===== src/verilog/sfh_defs.vh =====
// Shared constants for the serial flash host controller.
`ifndef SFH_DEFS_VH
`define SFH_DEFS_VH

// ==========================================================================
// Timing
// ==========================================================================
`define SFH_CLK_NS        50
`define SFH_SCLK_HALF_NS  200
`define SFH_HALF_CYC      (`SFH_SCLK_HALF_NS / `SFH_CLK_NS)

// ==========================================================================
// APB register offsets (byte addresses)
// ==========================================================================
`define SFH_OFF_CTRL      12'h000
`define SFH_OFF_ADDR      12'h004
`define SFH_OFF_FMT       12'h008
`define SFH_OFF_DATA      12'h00c
`define SFH_OFF_STAT      12'h010

// ==========================================================================
// Field positions
// ==========================================================================
`define SFH_CTRL_GO       8
`define SFH_FMT_AMODE     1:0
`define SFH_FMT_MODE_EN   2
`define SFH_FMT_DUMMY     6:3
`define SFH_FMT_DLANES    8:7
`define SFH_FMT_WRITE     9
`define SFH_FMT_COUNT     12:10
`define SFH_FMT_PRE_EN    13
`define SFH_FMT_PRE_VOL   14
`define SFH_FMT_BITS      15
`define SFH_STAT_BUSY     0
`define SFH_STAT_DONE     1
`define SFH_STAT_SR0      2

// ==========================================================================
// Reset values and opcodes
// ==========================================================================
`define SFH_RST_OPCODE    8'h05
`define SFH_RST_WORD      32'h0000_0000
`define SFH_RST_FMT       15'h0000
`define SFH_MAX_COUNT     3'h4
`define SFH_OP_WREN       8'h06
`define SFH_OP_VWREN      8'h50
`define SFH_OP_SEC_ERASE  8'h44
`define SFH_OP_SEC_PROG   8'h42
`define SFH_OP_SEC_READ   8'h48
`define SFH_SEC_REG0      8'h00

// ==========================================================================
// Frame geometry
// ==========================================================================
`define SFH_OPC_CLKS      6'h08
`define SFH_ADR_BITS      6'h18
`define SFH_ADRM_BITS     6'h20
`define SFH_LANES_1       2'h0
`define SFH_LANES_2       2'h1
`define SFH_LANES_4       2'h2

`endif


===== src/verilog/sfh_ctrl.v =====
// Serial flash host controller: APB registers in, flash frames out.
// Behaviour
// - Single reads: 24-bit address, fast read dummy byte
// - Dual output read: address, dummy, two-lane data
// - Dual address: address and mode two per clock
// - Quad address: address and mode four per clock
// - Quad address read: four dummy clocks, quad data
// - Quad word read: two dummy clocks only
// - Wrap setup: wrap bits on lanes of clock seven
// - Power-down release: three dummies, repeating part code
// - Maker/part code reads in single, dual, quad
// - Security registers: middle byte picks the register
// - Prefer security registers one to three first
// - Write enable precedes every program or erase
// - Volatile enable directly before status write
// - Opcode first byte, MSB first, rising edge
`include "sfh_defs.vh"

module sfh_ctrl (
  input  wire        pclk,           // System clock, 20 MHz.
  input  wire        presetn,        // Asynchronous reset, active low.
  input  wire        psel,           // APB select.
  input  wire        penable,        // APB enable.
  input  wire        pwrite,         // APB direction, high for write.
  input  wire [11:0] paddr,          // APB byte address.
  input  wire [31:0] pwdata,         // APB write data.
  output reg  [31:0] prdata,         // APB read data.
  output wire        pready,         // APB ready, always high.
  output wire        pslverr,        // APB error on unmapped offsets.
  output reg         flash_sclk,     // Serial clock to the flash.
  output reg         flash_cs_n,     // Chip select, active low.
  output reg  [3:0]  flash_lane_out, // Lane drive, bit 0 is lane_zero.
  output reg  [3:0]  flash_lane_oe,  // Lane output enables, high drives.
  input  wire [3:0]  flash_lane_in   // Lane levels, bit 1 is lane_one.
);

  // ==========================================================================
  // Constants
  // ==========================================================================
  localparam integer HALF_LAST = `SFH_HALF_CYC - 1;
  localparam [2:0] ST_IDLE  = 3'h0;  // Select high, waiting for go.
  localparam [2:0] ST_SHIFT = 3'h1;  // Clocking a frame.
  localparam [2:0] ST_HOLD  = 3'h2;  // Last clock done, select still low.
  localparam [2:0] ST_GAP   = 3'h3;  // Select high between frames.
  localparam [1:0] PH_OPC   = 2'h0;  // Opcode byte.
  localparam [1:0] PH_ADR   = 2'h1;  // Address and mode bits.
  localparam [1:0] PH_DUM   = 2'h2;  // Don't-care clocks.
  localparam [1:0] PH_DAT   = 2'h3;  // Data bytes.

  // ==========================================================================
  // Declarations
  // ==========================================================================
  reg  [7:0]  opcode_reg;      // Opcode of the main frame.
  reg  [31:0] addr_reg;        // Address in 23:0, mode bits in 31:24.
  reg  [14:0] fmt_reg;         // Frame format fields.
  reg  [31:0] wdata_reg;       // Bytes to send in a write data phase.
  reg  [31:0] rdata_reg;       // Bytes taken in the last read data phase.
  reg         done_reg;        // Sticky: a command finished.
  reg         sr0_reg;         // Sticky: security register 0 was addressed.
  reg  [2:0]  st_reg;          // Engine state.
  reg  [1:0]  ph_reg;          // Frame phase.
  reg  [5:0]  clk_left_reg;    // Serial clocks left in this phase.
  reg  [1:0]  w_reg;           // Lane width code of this phase.
  reg  [31:0] tx_sh_reg;       // Outgoing bits, next bits at the top.
  reg  [31:0] rx_sh_reg;       // Incoming bits, last bits at the bottom.
  reg         pre_pend_reg;    // The current frame is the enable preamble.
  reg  [2:0]  div_reg;         // Half-period divider.
  wire [3:0]  lane_s;          // Synchronised lane inputs.
  wire        busy;            // A command is in progress.
  wire        wr_acc;          // APB write access phase.
  wire        go;              // Start request accepted.
  wire        tick;            // One-cycle enable, once per half period.
  wire        rd_dat;          // In a read data phase.
  wire        done_set;        // Last frame ended.
  wire        sr0_set;         // Start of a security command to register 0.
  wire [7:0]  pre_op;          // Preamble opcode.
  wire [7:0]  first_op;        // First opcode sent after go.
  wire [5:0]  dat_bits;        // Data phase length in bits.
  reg  [1:0]  nx_ph;           // Next phase after the current one.
  reg         nx_end;          // The frame ends after the current phase.
  reg  [5:0]  ld_clk;          // Clock count to load for nx_ph.
  reg  [1:0]  ld_w;            // Lane width to load for nx_ph.
  reg  [31:0] ld_tx;           // Shift value to load for nx_ph.
  reg  [3:0]  ld_oe;           // Output enables to load for nx_ph.
  reg  [31:0] tx_nx;           // Shift register after one clock.
  reg  [31:0] rx_nx;           // Receive register after one clock.

  // ==========================================================================
  // Helpers
  // ==========================================================================
  // Top bits of the shift register onto the lanes; highest pair or nibble
  // goes first, so odd positions land on lane one and bit n on lane n.
  function [3:0] out_bits;
    input [31:0] sh;
    input [1:0]  w;
    begin
      if (w == `SFH_LANES_1)
        out_bits = {3'h0, sh[31]};
      else if (w == `SFH_LANES_2)
        out_bits = {2'h0, sh[31:30]};
      else
        out_bits = sh[31:28];
    end
  endfunction

  // Lanes the host drives for a given width.
  function [3:0] lane_mask;
    input [1:0] w;
    begin
      if (w == `SFH_LANES_1)
        lane_mask = 4'h1;
      else if (w == `SFH_LANES_2)
        lane_mask = 4'h3;
      else
        lane_mask = 4'hf;
    end
  endfunction

  // ==========================================================================
  // Input synchroniser
  // ==========================================================================
  sfh_sync #(.W(4)) u_sync (
    .pclk    (pclk),
    .presetn (presetn),
    .d_in    (flash_lane_in),
    .q_out   (lane_s)
  );

  // ==========================================================================
  // APB slave
  // ==========================================================================
  assign pready   = 1'b1;
  assign busy     = (st_reg != ST_IDLE);
  assign wr_acc   = psel & penable & pwrite;
  assign go       = wr_acc & (paddr == `SFH_OFF_CTRL) & pwdata[`SFH_CTRL_GO] & ~busy;
  assign pslverr  = psel & penable & (paddr != `SFH_OFF_CTRL) & (paddr != `SFH_OFF_ADDR) &
                    (paddr != `SFH_OFF_FMT) & (paddr != `SFH_OFF_DATA) &
                    (paddr != `SFH_OFF_STAT);
  // Register 0 is held back by the maker; software is warned when it is hit.
  assign sr0_set  = go & (addr_reg[15:8] == `SFH_SEC_REG0) &
                    ((pwdata[7:0] == `SFH_OP_SEC_ERASE) | (pwdata[7:0] == `SFH_OP_SEC_PROG) |
                     (pwdata[7:0] == `SFH_OP_SEC_READ));

  // Register writes; setup registers are frozen while busy so the frame
  // being clocked cannot change under the engine. Sticky flags clear by
  // writing one, and a set in the same cycle wins.
  always @(posedge pclk or negedge presetn)
  begin
    if (!presetn)
    begin
      opcode_reg <= `SFH_RST_OPCODE;
      addr_reg   <= `SFH_RST_WORD;
      fmt_reg    <= `SFH_RST_FMT;
      wdata_reg  <= `SFH_RST_WORD;
      done_reg   <= 1'b0;
      sr0_reg    <= 1'b0;
    end
    else
    begin
      if (wr_acc && !busy)
      begin
        if (paddr == `SFH_OFF_CTRL)
          opcode_reg <= pwdata[7:0];
        else if (paddr == `SFH_OFF_ADDR)
          addr_reg <= pwdata;
        else if (paddr == `SFH_OFF_FMT)
        begin
          fmt_reg <= pwdata[14:0];
          // Counts above four bytes are clipped to the data register size.
          if (pwdata[`SFH_FMT_COUNT] > `SFH_MAX_COUNT)
            fmt_reg[`SFH_FMT_COUNT] <= `SFH_MAX_COUNT;
        end
        else if (paddr == `SFH_OFF_DATA)
          wdata_reg <= pwdata;
      end
      done_reg <= done_set | (done_reg & ~(wr_acc && paddr == `SFH_OFF_STAT &&
                                           pwdata[`SFH_STAT_DONE]));
      sr0_reg  <= sr0_set | (sr0_reg & ~(wr_acc && paddr == `SFH_OFF_STAT &&
                                         pwdata[`SFH_STAT_SR0]));
    end
  end

  // Read data is captured in the setup cycle so it comes from a flip-flop
  // by the access cycle, keeping the slave at zero wait states.
  always @(posedge pclk or negedge presetn)
  begin
    if (!presetn)
      prdata <= `SFH_RST_WORD;
    else if (psel && !penable && !pwrite)
    begin
      if (paddr == `SFH_OFF_CTRL)
        prdata <= {24'h0, opcode_reg};
      else if (paddr == `SFH_OFF_ADDR)
        prdata <= addr_reg;
      else if (paddr == `SFH_OFF_FMT)
        prdata <= {17'h0, fmt_reg};
      else if (paddr == `SFH_OFF_DATA)
        prdata <= rdata_reg;
      else if (paddr == `SFH_OFF_STAT)
        prdata <= {29'h0, sr0_reg, done_reg, busy};
      else
        prdata <= `SFH_RST_WORD;
    end
  end

  // ==========================================================================
  // Phase planning
  // ==========================================================================
  // Either write enable precedes the main frame in a frame of its own;
  // select rises between them so the device sees two complete instructions.
  assign pre_op   = fmt_reg[`SFH_FMT_PRE_VOL] ? `SFH_OP_VWREN : `SFH_OP_WREN;
  // The start write carries the opcode; opcode_reg only catches it at that edge.
  assign first_op = fmt_reg[`SFH_FMT_PRE_EN] ? pre_op : pwdata[7:0];
  assign dat_bits = {fmt_reg[`SFH_FMT_COUNT], 3'h0};
  assign rd_dat   = (ph_reg == PH_DAT) & ~fmt_reg[`SFH_FMT_WRITE];
  assign tick     = (div_reg == HALF_LAST[2:0]);
  assign done_set = (st_reg == ST_GAP) & tick & ~pre_pend_reg;

  // Chooses the next non-empty phase and what to load for it. Dummy and
  // read data phases leave every lane released for the device.
  always @*
  begin
    nx_ph  = PH_DAT;
    nx_end = 1'b0;
    if (ph_reg == PH_OPC && pre_pend_reg)
      nx_end = 1'b1;
    else if (ph_reg == PH_OPC && fmt_reg[`SFH_FMT_AMODE] != 2'h0)
      nx_ph = PH_ADR;
    else if (ph_reg != PH_DUM && ph_reg != PH_DAT && fmt_reg[`SFH_FMT_DUMMY] != 4'h0)
      nx_ph = PH_DUM;
    else if (ph_reg != PH_DAT && fmt_reg[`SFH_FMT_COUNT] != 3'h0)
      nx_ph = PH_DAT;
    else
      nx_end = 1'b1;
    ld_w   = `SFH_LANES_1;
    ld_clk = {2'h0, fmt_reg[`SFH_FMT_DUMMY]};
    ld_tx  = `SFH_RST_WORD;
    ld_oe  = 4'h0;
    if (nx_ph == PH_ADR)
    begin
      ld_w   = fmt_reg[`SFH_FMT_AMODE] - 2'h1;
      ld_clk = (fmt_reg[`SFH_FMT_MODE_EN] ? `SFH_ADRM_BITS : `SFH_ADR_BITS) >> ld_w;
      ld_tx  = {addr_reg[23:0], fmt_reg[`SFH_FMT_MODE_EN] ? addr_reg[31:24] : 8'h00};
      ld_oe  = lane_mask(ld_w);
    end
    else if (nx_ph == PH_DAT)
    begin
      ld_w   = (fmt_reg[`SFH_FMT_DLANES] > `SFH_LANES_4) ? `SFH_LANES_4 :
               fmt_reg[`SFH_FMT_DLANES];
      ld_clk = dat_bits >> ld_w;
      ld_tx  = wdata_reg << (6'h20 - dat_bits);
      ld_oe  = fmt_reg[`SFH_FMT_WRITE] ? lane_mask(ld_w) : 4'h0;
    end
  end

  // Shift both registers by one clock's worth of lanes. Single-lane reads
  // take lane one; dual reads pair lane one above lane zero.
  always @*
  begin
    if (w_reg == `SFH_LANES_1)
    begin
      tx_nx = {tx_sh_reg[30:0], 1'b0};
      rx_nx = {rx_sh_reg[30:0], lane_s[1]};
    end
    else if (w_reg == `SFH_LANES_2)
    begin
      tx_nx = {tx_sh_reg[29:0], 2'h0};
      rx_nx = {rx_sh_reg[29:0], lane_s[1:0]};
    end
    else
    begin
      tx_nx = {tx_sh_reg[27:0], 4'h0};
      rx_nx = {rx_sh_reg[27:0], lane_s};
    end
  end

  // ==========================================================================
  // Frame engine
  // ==========================================================================
  // Mode 0 framing: the host changes lanes while the clock is low and the
  // device samples on the rise; read data is taken at the host's rise,
  // two full system cycles after the synchroniser has settled.
  always @(posedge pclk or negedge presetn)
  begin
    if (!presetn)
    begin
      st_reg         <= ST_IDLE;
      ph_reg         <= PH_OPC;
      clk_left_reg   <= 6'h00;
      w_reg          <= `SFH_LANES_1;
      tx_sh_reg      <= `SFH_RST_WORD;
      rx_sh_reg      <= `SFH_RST_WORD;
      rdata_reg      <= `SFH_RST_WORD;
      pre_pend_reg   <= 1'b0;
      div_reg        <= 3'h0;
      flash_sclk     <= 1'b0;
      flash_cs_n     <= 1'b1;
      flash_lane_out <= 4'h0;
      flash_lane_oe  <= 4'h0;
    end
    else
    begin
      div_reg <= (tick || st_reg == ST_IDLE) ? 3'h0 : div_reg + 3'h1;
      case (st_reg)
        ST_IDLE:
        begin
          if (go)
          begin
            pre_pend_reg   <= fmt_reg[`SFH_FMT_PRE_EN];
            flash_cs_n     <= 1'b0;
            ph_reg         <= PH_OPC;
            w_reg          <= `SFH_LANES_1;
            clk_left_reg   <= `SFH_OPC_CLKS;
            tx_sh_reg      <= {first_op, 24'h0};
            rx_sh_reg      <= `SFH_RST_WORD;
            flash_lane_out <= {3'h0, first_op[7]};
            flash_lane_oe  <= lane_mask(`SFH_LANES_1);
            st_reg         <= ST_SHIFT;
          end
        end
        ST_SHIFT:
        begin
          if (tick && !flash_sclk)
          begin
            flash_sclk   <= 1'b1;
            clk_left_reg <= clk_left_reg - 6'h01;
            if (rd_dat)
              rx_sh_reg <= rx_nx;
          end
          else if (tick)
          begin
            flash_sclk <= 1'b0;
            if (clk_left_reg != 6'h00)
            begin
              tx_sh_reg      <= tx_nx;
              flash_lane_out <= out_bits(tx_nx, w_reg);
            end
            else if (nx_end)
            begin
              flash_lane_oe <= 4'h0;
              st_reg        <= ST_HOLD;
            end
            else
            begin
              ph_reg         <= nx_ph;
              w_reg          <= ld_w;
              clk_left_reg   <= ld_clk;
              tx_sh_reg      <= ld_tx;
              flash_lane_out <= out_bits(ld_tx, ld_w);
              flash_lane_oe  <= ld_oe;
            end
          end
        end
        ST_HOLD:
        begin
          // Every phase but the dummy one is a whole number of bytes, so select rises
          // on a byte boundary unless the frame ends in dummy clocks, and a write is never dropped for that.
          if (tick)
          begin
            flash_cs_n <= 1'b1;
            if (rd_dat)
              rdata_reg <= rx_sh_reg;
            st_reg <= ST_GAP;
          end
        end
        ST_GAP:
        begin
          if (tick && pre_pend_reg)
          begin
            pre_pend_reg   <= 1'b0;
            flash_cs_n     <= 1'b0;
            ph_reg         <= PH_OPC;
            w_reg          <= `SFH_LANES_1;
            clk_left_reg   <= `SFH_OPC_CLKS;
            tx_sh_reg      <= {opcode_reg, 24'h0};
            flash_lane_out <= {3'h0, opcode_reg[7]};
            flash_lane_oe  <= lane_mask(`SFH_LANES_1);
            st_reg         <= ST_SHIFT;
          end
          else if (tick)
            st_reg <= ST_IDLE;
        end
        default:
          st_reg <= ST_IDLE;
      endcase
    end
  end

endmodule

What is needed
Pick from the records each line that contains the word "above" and show it.

Task solution
          // Counts above four bytes are clipped to the data register size.
  // take lane one; dual reads pair lane one above lane zero.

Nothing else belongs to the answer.